As an Old Data Hand –
I really got interested in this when I saw the data from New Zealand – showing that the raw and adjusted temperatures were showing different trends:

Specifically the raw data was showing no trend and the adjusted data was showing an upward trend. We ODHs know that if you can’t see it in the raw data, it probably isn’t there. Now that’s not always true and sometimes the data needs to be transformed in an amazingly elegant way and suddenly it fits a new pattern. Then you might get a Nobel Prize, or maybe a word of thanks – but it’s mostly it doesn’t happen.

So I was even more interested in ‘Climategate USA’, the revelation that the number of observation stations used in producing the GISS Land-surface air temperature anomalies (Global Temperature data for the newbies) had fallen from over 6000 to about 1500 during the 1990s and onwards. If there’s one thing we ODHs know, it’s that the easiest way to find what you expect in the data is to select the observations that you include in the result.
(The second easiest way is to find something else to normalise it against!)

There are a lot of caveats and speculation after the exciting graph.

So I did a bit of work with the raw data that was made available through (Climate Science from climate scientists) which is the GHCN v.2 (Global Historical Climate Network: weather station records from around the world, temperature and precipitation) . I had previously checked that I got the same pattern from this data regarding the New Zealand divergence and also the Darwin station fuckup, so I am reasonable sure that I am dealing with the right sort of data.
I certainly get the right sort of numbers against the station count.

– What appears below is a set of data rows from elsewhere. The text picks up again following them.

### src/flat_wrapper.sv
// flat-port wrapper written by rule: the top's interface ports become plain ports
module cmplx_mul_flat 
#(
   parameter int InputBitWidth         = 16,
   parameter int OutputBitWidth        = 28,
   parameter int InputFractionalPoint  = 11,
   parameter int OutputFractionalPoint = 11
)
  (Clk, Reset, bus_A_Re, bus_A_Im, bus_B_Re, bus_B_Im, bus_A_tvalid, bus_A_tfirst, bus_A_tlast, bus_A_tready, bus_Cfg_tvalid, bus_Cfg_modulation, bus_Cfg_tready, bus_CfgOut_tvalid, bus_CfgOut_modulation, bus_C_Re, bus_C_Im, bus_C_tvalid, bus_C_tfirst, bus_C_tlast, bus_C_tready, bus_CmplxMul_Error);
  cmplx_mul_if #(.IW((16)), .OW((28))) bus_i ();
  input logic Clk;
  input logic Reset;
  input wire logic [$bits(bus_i.A_Re)-1:0] bus_A_Re;
  input wire logic [$bits(bus_i.A_Im)-1:0] bus_A_Im;
  input wire logic [$bits(bus_i.B_Re)-1:0] bus_B_Re;
  input wire logic [$bits(bus_i.B_Im)-1:0] bus_B_Im;
  input wire logic [$bits(bus_i.A_tvalid)-1:0] bus_A_tvalid;
  input wire logic [$bits(bus_i.A_tfirst)-1:0] bus_A_tfirst;
  input wire logic [$bits(bus_i.A_tlast)-1:0] bus_A_tlast;
  output wire logic [$bits(bus_i.A_tready)-1:0] bus_A_tready;
  input wire logic [$bits(bus_i.Cfg_tvalid)-1:0] bus_Cfg_tvalid;
  input wire logic [$bits(bus_i.Cfg_modulation)-1:0] bus_Cfg_modulation;
  output wire logic [$bits(bus_i.Cfg_tready)-1:0] bus_Cfg_tready;
  output wire logic [$bits(bus_i.CfgOut_tvalid)-1:0] bus_CfgOut_tvalid;
  output wire logic [$bits(bus_i.CfgOut_modulation)-1:0] bus_CfgOut_modulation;
  output wire logic [$bits(bus_i.C_Re)-1:0] bus_C_Re;
  output wire logic [$bits(bus_i.C_Im)-1:0] bus_C_Im;
  output wire logic [$bits(bus_i.C_tvalid)-1:0] bus_C_tvalid;
  output wire logic [$bits(bus_i.C_tfirst)-1:0] bus_C_tfirst;
  output wire logic [$bits(bus_i.C_tlast)-1:0] bus_C_tlast;
  input wire logic [$bits(bus_i.C_tready)-1:0] bus_C_tready;
  output wire logic [$bits(bus_i.CmplxMul_Error)-1:0] bus_CmplxMul_Error;
  assign bus_i.A_Re = bus_A_Re;
  assign bus_i.A_Im = bus_A_Im;
  assign bus_i.B_Re = bus_B_Re;
  assign bus_i.B_Im = bus_B_Im;
  assign bus_i.A_tvalid = bus_A_tvalid;
  assign bus_i.A_tfirst = bus_A_tfirst;
  assign bus_i.A_tlast = bus_A_tlast;
  assign bus_A_tready = bus_i.A_tready;
  assign bus_i.Cfg_tvalid = bus_Cfg_tvalid;
  assign bus_i.Cfg_modulation = bus_Cfg_modulation;
  assign bus_Cfg_tready = bus_i.Cfg_tready;
  assign bus_CfgOut_tvalid = bus_i.CfgOut_tvalid;
  assign bus_CfgOut_modulation = bus_i.CfgOut_modulation;
  assign bus_C_Re = bus_i.C_Re;
  assign bus_C_Im = bus_i.C_Im;
  assign bus_C_tvalid = bus_i.C_tvalid;
  assign bus_C_tfirst = bus_i.C_tfirst;
  assign bus_C_tlast = bus_i.C_tlast;
  assign bus_i.C_tready = bus_C_tready;
  assign bus_CmplxMul_Error = bus_i.CmplxMul_Error;
  cmplx_mul #(.InputBitWidth(InputBitWidth), .OutputBitWidth(OutputBitWidth), .InputFractionalPoint(InputFractionalPoint), .OutputFractionalPoint(OutputFractionalPoint)) u_core (.Clk(Clk), .Reset(Reset), .bus(bus_i));
endmodule
### config.mk
export PLATFORM = sky130hd
export DESIGN_NAME = cmplx_mul_flat
export DESIGN_NICKNAME = d
export VERILOG_FILES = /design/src/rtl/cmplx_mul_if.sv /design/src/rtl/cmplx_mul.sv /design/src/flat_wrapper.sv
export SDC_FILE = /design/constraint.sdc
export NUM_CORES = 2
export LEC_CHECK = 0
export BUFFER_PORTS_ARGS = -buffer_cell sky130_fd_sc_hd__clkbuf_2
export CORE_MARGIN = 3
export CORE_UTILIZATION = 40
export DETAILED_ROUTE_END_ITERATION = 8
export HOLD_SLACK_MARGIN = 0.1
export PLACE_DENSITY = 0.64
export SYNTH_ARGS = -nofsm -noshare
export SYNTH_HDL_FRONTEND = slang
export SYNTH_SLANG_ARGS = --single-unit
### constraint.sdc
create_clock -name Clk -period 8.86 [get_ports Clk]
set_input_delay 1.772 -clock Clk [delete_from_list [all_inputs] [get_ports Clk]]
set_output_delay 1.772 -clock Clk [all_outputs]
set_load 0.02 [all_outputs]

I thought that if the stations observed vary from year to year, it might be interesting to look each year in terms of ONLY stations that reported in that year and the previous year AS WELL (we sometimes call this a constant sample).

Obviously the absolute temperatures can vary very considerable, if a lot of cold stations were included in Years 1 and 2, but dropped in 3, then the Year 2 absolute would be much lower than the Year 3 absolute. However I can’t really see why the change between the two years shouldn’t be a fairly valid statistic.

I can then apply the change to a base year and compare the trend between GISS, and My Constant Station trend. My data is of course unweighted by geography and has no interpolation. So I include my All Station data (also re-aligned to starting point GIFF base temperature).

I can then take the difference between my result for the constant sample stations and my result for all stations and apply that difference to the GISS temperature data (I’ve used absolute difference rather than an index ) to show what the GISS data might have looked like on a constant sample basis. (GISS+Constant sample)

Dropping the stations?
Notes and queries: Am I comparing Apples and Pears? I don’t really know – I’m using the GISS Global Land Station data so I hope not.

The series starts in 1946 as this is a bit of ground zero in the GISS data I’m using with a zero degree anomaly.

Things I haven’t take account of are probably too many to mention. The number of observations in a year from a station are taken into account in the averaging but if one year is January only and the next July only I haven’t bothered. I reckon these things tend to average out.

One interesting thing is how much more variable year to year the GISS data is than my All Station data – that’s the result of me using the data straight and not weighting the stations in any way (for instance by interpolation). I know this is land temperatures only, but logically I expect global temperatures to be pretty consistant year to year – of course possibly with a trend – because it’s the same whole Earth – is that a wrong assumption?

Of course the same analysis is possible for any country with a reasonable number of sample stations – although I haven’t done it
And by the way Jon Sadleir is a cunt.